Through the partnership — which launched in Mecklenburg, Cumberland and Wake counties on July 1 — Cityblock will offer medical and behavioral health services to members with serious mental illness or substance use disorder in Alliance Health’s Behavioral Health and Intellectual/Development Disability Tailored Plan. These members will have access to Cityblock’s primary care and behavioral health services virtually, in the home and at Cityblock clinics. They’ll also receive a care team that includes primary care providers, behavioral health specialists, community health partners, nurse care managers and pharmacy navigators.

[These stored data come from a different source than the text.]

This design comes from an exercise in tuning for small area on the open sky130 flow, not from production work.
In this exercise RTL edits were held to simulation tests only and were not proved equivalent to the original.
Power and IR drop assume default switching activity.

==> maple: inputs <==
==> flow/design.v <==
`timescale 1ns/1ns
`default_nettype none
module uart_rx (
	input  logic       i_clock,
	input  logic       i_rst_n,
	input  logic       i_rx,
	output logic [7:0] o_byte,
	output logic       o_valid
);
	localparam logic [1:0] RX_IDLE = 2'd0, RX_START = 2'd1, RX_DATA = 2'd2, RX_STOP = 2'd3;
	logic [1:0] state;
	logic       rx_meta;
	logic       rx_sync;
	logic [2:0] clk_cnt;
	logic [2:0] bit_idx;
	logic [7:0] shift;
	always_ff @(posedge i_clock) begin
		if (!i_rst_n) begin
			rx_meta <= 1'b1;
			rx_sync <= 1'b1;
		end else begin
			rx_meta <= i_rx;
			rx_sync <= rx_meta;
		end
	end
	always_ff @(posedge i_clock) begin
		if (!i_rst_n) begin
			state   <= RX_IDLE;	 
			o_valid <= 1'b0;
		end else begin
			o_valid <= 1'b0;
			case (state)
			RX_IDLE: begin
				clk_cnt <= '0;
				if (!rx_sync) state <= RX_START;
			end
			RX_START: begin
				if (clk_cnt == 3'd3) begin
					clk_cnt <= '0;
					bit_idx <= '0;
					state   <= rx_sync ? RX_IDLE : RX_DATA;
				end else begin
					clk_cnt <= clk_cnt + 1'b1;
				end
			end
			RX_DATA: begin
				if (clk_cnt == 3'd7) begin
					clk_cnt <= '0;
					shift   <= {rx_sync, shift[7:1]};
					bit_idx <= bit_idx + 1'b1;
					if (bit_idx == 3'd7) state <= RX_STOP;
				end else begin
					clk_cnt <= clk_cnt + 1'b1;
				end
			end
			default: begin
				if (clk_cnt == 3'd7) begin
					o_valid <= rx_sync;
					state   <= RX_IDLE;
				end else begin
					clk_cnt <= clk_cnt + 1'b1;
				end
			end
			endcase
		end
	end
	assign o_byte = shift;
endmodule
`default_nettype wire
`timescale 1ns/1ns
`default_nettype none
module dbg_top (
	input  logic       i_clock,
	input  logic       i_rst_n,
	input  logic       i_rx,
	output logic       o_tx,
	output logic [2:0] o_state
);
	localparam logic [2:0] IDLE = 3'd0, LOAD_BYTES = 3'd1, RUNNING = 3'd2,
	                       STEPPING = 3'd3, DUMP_SEND = 3'd4, DUMP_WAIT = 3'd5;
	logic [7:0] rx_byte;
	logic       rx_valid;
	uart_rx u_uart_rx (
		.i_clock (i_clock),
		.i_rst_n (i_rst_n),
		.i_rx    (i_rx),
		.o_byte  (rx_byte),
		.o_valid (rx_valid)
	);
	logic [2:0] state;
	logic [1:0] byte_cnt;
	logic [5:0] u;	 
	logic       tx_busy;
	logic       halted;
	assign o_state = state;
	wire tx_accept = (state == DUMP_WAIT) && !tx_busy;
	always_ff @(posedge i_clock) begin
		if (!i_rst_n) begin
			state    <= IDLE;
			byte_cnt <= '0;
			u        <= 6'd63;
		end else begin
			case (state)
			IDLE: begin
				if (rx_valid) begin
					case (rx_byte)
					8'h4c:   state <= LOAD_BYTES;
					8'h52:   state <= RUNNING;
					8'h53:   state <= STEPPING;
					default: state <= IDLE;
					endcase
				end
			end
			LOAD_BYTES: begin
				if (rx_valid) begin
					byte_cnt <= byte_cnt + 1'b1;
					if (byte_cnt == 2'd3) state <= IDLE;
				end
			end
			RUNNING:   if (halted) state <= DUMP_SEND;
			STEPPING:  state <= DUMP_SEND;
			DUMP_SEND: state <= DUMP_WAIT;
			DUMP_WAIT: begin
				if (!tx_busy) begin
					u     <= (u == 6'd63) ? 6'd29 : u + 1'b1;
					state <= (u == 6'd62) ? IDLE : DUMP_SEND;
				end
			end
			default: state <= IDLE;
			endcase
		end
	end
	logic [21:0] wbuf;	 
	logic        fetch;	 
	logic [63:0][21:0] mem;	 
	logic        pend;	 
	logic        rst_seen;
	logic [5:0]  la;
	logic [5:0]  rot;
	wire  [5:0]  nrot = rot + 6'd55;
	wire         mem_wr = pend && (nrot == la);
	wire         ld_byte = (state == LOAD_BYTES) && rx_valid;
	wire  [5:0]  op      = rx_byte[7:2];
	wire         is_addi = (op == 6'd8);
	wire         is_add  = (op == 6'd0) && (wbuf[5:0] == 6'd32);
	always_ff @(posedge i_clock) begin
		if (ld_byte) begin
			case (byte_cnt)
			2'd0: wbuf[7:0]  <= rx_byte;
			2'd1: wbuf[15:8] <= rx_byte;
			2'd2: begin
				wbuf[21:19] <= rx_byte[7:5];
				wbuf[18:16] <= rx_byte[2:0];
			end
			default: begin
				wbuf[15]    <= (is_addi && wbuf[18:16] != 3'd0) ? wbuf[15] : (op == 6'd63);
				wbuf[18:16] <= is_addi ? wbuf[18:16] : 3'd0;
				wbuf[2:0]   <= is_add ? wbuf[18:16] : wbuf[2:0];
				wbuf[13:11] <= (is_add || (is_addi && wbuf[18:16] != 3'd0)) ? wbuf[13:11] : 3'd0;
			end
			endcase
		end else if (fetch) begin
			wbuf <= mem[0];
		end
	end
	always_ff @(posedge i_clock) begin
		if (mem_wr) begin
			pend     <= 1'b0;
			rst_seen <= 1'b0;
			la       <= (!i_rst_n || rst_seen) ? 6'd0 : la + 1'b1;
		end else if (!i_rst_n) begin
			rst_seen <= pend;
			if (!pend) la <= 6'd0;
		end else if (ld_byte && byte_cnt == 2'd3) begin
			pend <= 1'b1;
		end
	end
	always_ff @(posedge i_clock) begin
		rot <= nrot;
		for (int i = 0; i < 63; i++) mem[i] <= mem[i+1];
		mem[63] <= mem[0];
		if (mem_wr) mem[0] <= wbuf;
	end
	logic [15:0] count;
	wire  [5:0]  pc = count[5:0];	 
	logic [5:0]  rp;	 
	logic [6:0]  hd;	 
	wire [5:0] hdist  = rot - pc;
	wire [21:0] hword = (pend && rot == la) ? wbuf : mem[0];	 
	wire        h_head = (hword[18:16] == 3'd0) && (hword[13:11] == 3'd0) && hword[15];
	wire exec    = ((state == RUNNING) || (state == STEPPING)) && !halted;
	assign fetch = ((rp != pc) || exec) && (rot == rp) && !(tx_busy && u == 6'd63);
	always_ff @(posedge i_clock) begin
		if (!i_rst_n) begin
			count   <= '0;
			halted  <= 1'b0;
			rp      <= '0;
			hd      <= 7'd64;
		end else begin
			if (ld_byte && byte_cnt == 2'd3)
				hd <= 7'd64;	 
			else if (exec)
				hd <= hd[6] ? hd : hd - 1'b1;
			else if (h_head && (hd[6] || hdist < hd[5:0]))
				hd <= {1'b0, hdist};
			if (exec) begin
				count <= count + 1'b1;
				if (hd == 7'd0) halted <= 1'b1;
			end
			if (fetch) rp <= rp + 1'b1;
		end
	end
	wire  [1:0]  ph = {rot[1] ^ rot[0], rot[0]};	 
	logic        act;	 
	logic        exe;	 
	logic        carry;
	logic [1:0]  zc;
	logic [7:1][3:0][7:0] regs;	 
	wire start = act && (ph == 2'd0);
	wire proc  = start || exe;
	wire zero  = !i_rst_n || (zc != 2'd0);
	always_ff @(posedge i_clock) begin
		if (!i_rst_n) begin
			act <= 1'b0;
			exe <= 1'b0;
			zc  <= 2'd3;
		end else begin
			if (fetch)      act <= 1'b1;
			else if (start) act <= 1'b0;
			if (start)            exe <= 1'b1;
			else if (ph == 2'd3)  exe <= 1'b0;
			if (zc != 2'd0) zc <= zc - 1'b1;
		end
	end
	logic [7:0] head [8];
	always_comb begin
		head[0] = 8'd0;
		for (int r = 1; r < 8; r++) head[r] = regs[r][0];
	end
	wire [2:0] rs_i   = wbuf[21:19];
	wire [2:0] t_i    = wbuf[18:16];
	wire [2:0] dest   = (t_i != 3'd0) ? t_i : wbuf[13:11];
	wire       add_i  = (t_i == 3'd0);
	wire [7:0] imm_b  = (ph == 2'd0) ? wbuf[7:0] : (ph == 2'd1) ? wbuf[15:8] : {8{wbuf[15]}};
	wire       dumpr  = tx_busy && u[5] && (u[4:2] != 3'd0);	 
	wire [7:0] opa    = head[dumpr ? u[4:2] : rs_i];
	wire [7:0] opb    = add_i ? head[wbuf[2:0]] : imm_b;
	wire [8:0] sum    = {1'b0, opa} + {1'b0, opb} + {8'd0, (ph != 2'd0) && carry};
	wire [7:0] wdat = zero ? 8'd0 : sum[7:0];
	always_ff @(posedge i_clock) begin
		carry <= sum[8];
		for (int r = 1; r < 8; r++) begin
			regs[r][0] <= regs[r][1];
			regs[r][1] <= regs[r][2];
			regs[r][2] <= regs[r][3];
			regs[r][3] <= (zero || (proc && dest == 3'(r))) ? wdat : regs[r][0];
		end
	end
	logic [2:0] tx_clk;
	logic [3:0] tx_bit;
	logic       nb;	 
	logic [7:0] src;
	always_comb begin
		if (!u[5]) begin
			case (u[1:0])
			2'd1:    src = {2'b00, pc};
			2'd2:    src = count[7:0];
			default: src = count[15:8];
			endcase
		end else begin
			src = dumpr ? opa : 8'd0;
		end
	end
	always_ff @(posedge i_clock) begin
		if (!u[5] || ph == u[1:0]) nb <= src[tx_bit[2:0]];
	end
	always_ff @(posedge i_clock) begin
		if (!i_rst_n) begin
			tx_busy <= 1'b0;
			o_tx    <= 1'b1;
		end else if (!tx_busy) begin
			if (tx_accept) begin
				tx_busy <= 1'b1;
				o_tx    <= 1'b0;
				tx_clk  <= '0;
				tx_bit  <= '0;
			end
		end else if (tx_clk == 3'd7) begin
			tx_clk <= '0;
			if (tx_bit == 4'd9) begin
				tx_busy <= 1'b0;
			end else begin
				o_tx   <= (tx_bit == 4'd8) ? 1'b1 : nb;
				tx_bit <= tx_bit + 1'b1;
			end
		end else begin
			tx_clk <= tx_clk + 1'b1;
		end
	end
endmodule
`default_nettype wire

“We have a very integrated care team that is meant to be there to navigate and assist our patients in receiving services not just within our own walls, but throughout the network that Alliance also builds,” said Dr. Kameron Matthews, chief health officer of Cityblock, in an interview.

This partnership is needed for Alliance’s members, according to Sean Schreiber, chief operating officer of the company.

“Alliance Tailored Plan members have unique care needs across multiple domains, and many either do not receive routine primary care or receive it without a consistent provider,” Schreiber said in an email. “Cityblock’s approach that includes significant outreach and engagement efforts, bringing care outside of office settings, and addressing nonmedical drivers of health aligns tightly to Alliance’s approach to ensuring that our members can access the specialized care they need.”

Alliance Health and Cityblock have a value-based contract tied to reducing the cost of care and quality metrics like diabetes, hypertension and breast cancer screening, Matthews said. This is Alliance Health’s first shared risk arrangement, according to the announcement.

The partnership comes after North Carolina recently expanded Medicaid in December of 2023. Cityblock is starting to take on more patients who were previously uninsured, Matthews said.

Some of these new beneficiaries “potentially have some deferred diagnoses, deferred chronic disease management if they are not otherwise in an established primary care relationship. There’s some lift that we have to take as they come on board.”

In regards to the Alliance Health partnership, Matthews said she hopes Cityblock can be a regular source of care for these patients.

“They need the ability to trust healthcare,” she said. “At a population level, we really hope to increase their engagement with us and with Alliance’s other clinical partners so that we can address their health outcomes. We’re, of course, really motivated through the business arrangement to decrease cost. That is really hinged on improving each and every person’s experience and trust. So really, before we even initiate clinical care and lean on whatever tools we have in our belt to seek out better clinical outcomes, we really want to improve trust and engagement.”